PROBLEM STATEMENT: Records appear below. Give all of them again, exactly.

EXTRACTED RECORDS:
Source: an optimization exercise on an open RTL-to-GDS flow (aim: small area). Production flows keep margins and buffers that such runs may drop.
In this exercise RTL edits were held to simulation tests only and were not proved equivalent to the original.
No activity file was given, so power comes from the tool's default toggle rates.

## ftservo_codec
module ftservo_codec (
    input  wire        clk,
    input  wire        rst,
    input  wire        tx_start,
    input  wire [7:0]  tx_id,
    input  wire [7:0]  tx_instr,
    input  wire [7:0]  tx_k,
    output wire        tx_busy,
    input  wire        tx_pvalid,
    input  wire [7:0]  tx_pdata,
    output wire        tx_pready,
    output wire        tx_ovalid,
    output wire [7:0]  tx_odata,
    input  wire        tx_oready,
    output wire        tx_done,
    output wire        tx_err,
    input  wire        rx_start,
    input  wire [7:0]  rx_xid,
    input  wire        rx_any,
    input  wire        rx_bvalid,
    input  wire [7:0]  rx_bdata,
    input  wire        rx_timeout,
    input  wire        rx_rderr,
    output wire        rx_active,
    output wire        rx_pvalid,
    output wire [7:0]  rx_pdata,
    output wire        rx_done,
    output wire [3:0]  rx_result,
    output wire [7:0]  rx_pkt_id,
    output wire [7:0]  rx_pkt_err,
    output wire [7:0]  rx_pkt_count,
    input  wire        w_valid,
    input  wire [2:0]  w_op,
    input  wire [7:0]  w_a,
    input  wire [7:0]  w_b,
    input  wire [7:0]  w_c,
    input  wire [31:0] w_opa,
    output wire        w_done,
    output wire [31:0] w_result
);
Size in the first run: roughly 640 cells after synthesis, about 200 I/O pins.
export LEC_CHECK = 0
export ABC_AREA = 1
export CAP_MARGIN = 20
export CORE_AREA = 5 5 125 125
export DIE_AREA = 0 0 130 130
export SLEW_MARGIN = 20
create_clock -name core_clock -period 10.0 [get_ports {clk}]
standard.sh (not shown) runs the stock make flow with config.mk's settings and CLKGATE_MAP_FILE= SYNTH_SCRIPT=/design/flow/synth_recipe.tcl, a recipe that flattens the netlist after the stock synthesis.
==> flow/flow/run.sh <==
#!/bin/bash
# Own layout flow: the standard layout (standard.sh) with three changes:
#  - synthesis maps the logic with an area-oriented ABC script
#    (flow/abc_area.script: deep AIG resynthesis, then area mapping; used
#    through ABC_AREA=1 from a copy of the
#    ORFS scripts folder; everything else in synthesis is unchanged);
#  - the port buffers are the smallest buffer cell;
#  - the clock tree is built from small clock buffers without dummy loads.
# Each step's full output is kept in this folder (ORFS's own per-step logs
# are under orfs/logs).
set -euo pipefail
rm -rf synth_scripts
cp -r "$FLOW_HOME/scripts" synth_scripts
cp flow/abc_area.script synth_scripts/abc_area.script
SCRIPTS_DIR="$PWD/synth_scripts" bash standard.sh synth > synth_make.log 2>&1
export BUFFER_PORTS_ARGS="-buffer_cell sky130_fd_sc_hd__buf_1"
export CTS_ARGS="-repair_clock_nets -dont_use_dummy_load -root_buf sky130_fd_sc_hd__clkbuf_8 -buf_list sky130_fd_sc_hd__clkbuf_4"
export RECOVER_POWER="${RECOVER_POWER:-100}"
bash standard.sh > layout_make.log 2>&1
==> flow/flow/abc_area.script <==
strash
&get -n
&deepsyn -J 100 -T 120
&st
&dch
&nf -R 1000
&put
topo
stime -c
The baseline finished clean.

RESPONSE AREA:
Source: an optimization exercise on an open RTL-to-GDS flow (aim: small area). Production flows keep margins and buffers that such runs may drop.
In this exercise RTL edits were held to simulation tests only and were not proved equivalent to the original.
No activity file was given, so power comes from the tool's default toggle rates.

## ftservo_codec
module ftservo_codec (
    input  wire        clk,
    input  wire        rst,
    input  wire        tx_start,
    input  wire [7:0]  tx_id,
    input  wire [7:0]  tx_instr,
    input  wire [7:0]  tx_k,
    output wire        tx_busy,
    input  wire        tx_pvalid,
    input  wire [7:0]  tx_pdata,
    output wire        tx_pready,
    output wire        tx_ovalid,
    output wire [7:0]  tx_odata,
    input  wire        tx_oready,
    output wire        tx_done,
    output wire        tx_err,
    input  wire        rx_start,
    input  wire [7:0]  rx_xid,
    input  wire        rx_any,
    input  wire        rx_bvalid,
    input  wire [7:0]  rx_bdata,
    input  wire        rx_timeout,
    input  wire        rx_rderr,
    output wire        rx_active,
    output wire        rx_pvalid,
    output wire [7:0]  rx_pdata,
    output wire        rx_done,
    output wire [3:0]  rx_result,
    output wire [7:0]  rx_pkt_id,
    output wire [7:0]  rx_pkt_err,
    output wire [7:0]  rx_pkt_count,
    input  wire        w_valid,
    input  wire [2:0]  w_op,
    input  wire [7:0]  w_a,
    input  wire [7:0]  w_b,
    input  wire [7:0]  w_c,
    input  wire [31:0] w_opa,
    output wire        w_done,
    output wire [31:0] w_result
);
Size in the first run: roughly 640 cells after synthesis, about 200 I/O pins.
export LEC_CHECK = 0
export ABC_AREA = 1
export CAP_MARGIN = 20
export CORE_AREA = 5 5 125 125
export DIE_AREA = 0 0 130 130
export SLEW_MARGIN = 20
create_clock -name core_clock -period 10.0 [get_ports {clk}]
standard.sh (not shown) runs the stock make flow with config.mk's settings and CLKGATE_MAP_FILE= SYNTH_SCRIPT=/design/flow/synth_recipe.tcl, a recipe that flattens the netlist after the stock synthesis.
==> flow/flow/run.sh <==
#!/bin/bash
# Own layout flow: the standard layout (standard.sh) with three changes:
#  - synthesis maps the logic with an area-oriented ABC script
#    (flow/abc_area.script: deep AIG resynthesis, then area mapping; used
#    through ABC_AREA=1 from a copy of the
#    ORFS scripts folder; everything else in synthesis is unchanged);
#  - the port buffers are the smallest buffer cell;
#  - the clock tree is built from small clock buffers without dummy loads.
# Each step's full output is kept in this folder (ORFS's own per-step logs
# are under orfs/logs).
set -euo pipefail
rm -rf synth_scripts
cp -r "$FLOW_HOME/scripts" synth_scripts
cp flow/abc_area.script synth_scripts/abc_area.script
SCRIPTS_DIR="$PWD/synth_scripts" bash standard.sh synth > synth_make.log 2>&1
export BUFFER_PORTS_ARGS="-buffer_cell sky130_fd_sc_hd__buf_1"
export CTS_ARGS="-repair_clock_nets -dont_use_dummy_load -root_buf sky130_fd_sc_hd__clkbuf_8 -buf_list sky130_fd_sc_hd__clkbuf_4"
export RECOVER_POWER="${RECOVER_POWER:-100}"
bash standard.sh > layout_make.log 2>&1
==> flow/flow/abc_area.script <==
strash
&get -n
&deepsyn -J 100 -T 120
&st
&dch
&nf -R 1000
&put
topo
stime -c
The baseline finished clean.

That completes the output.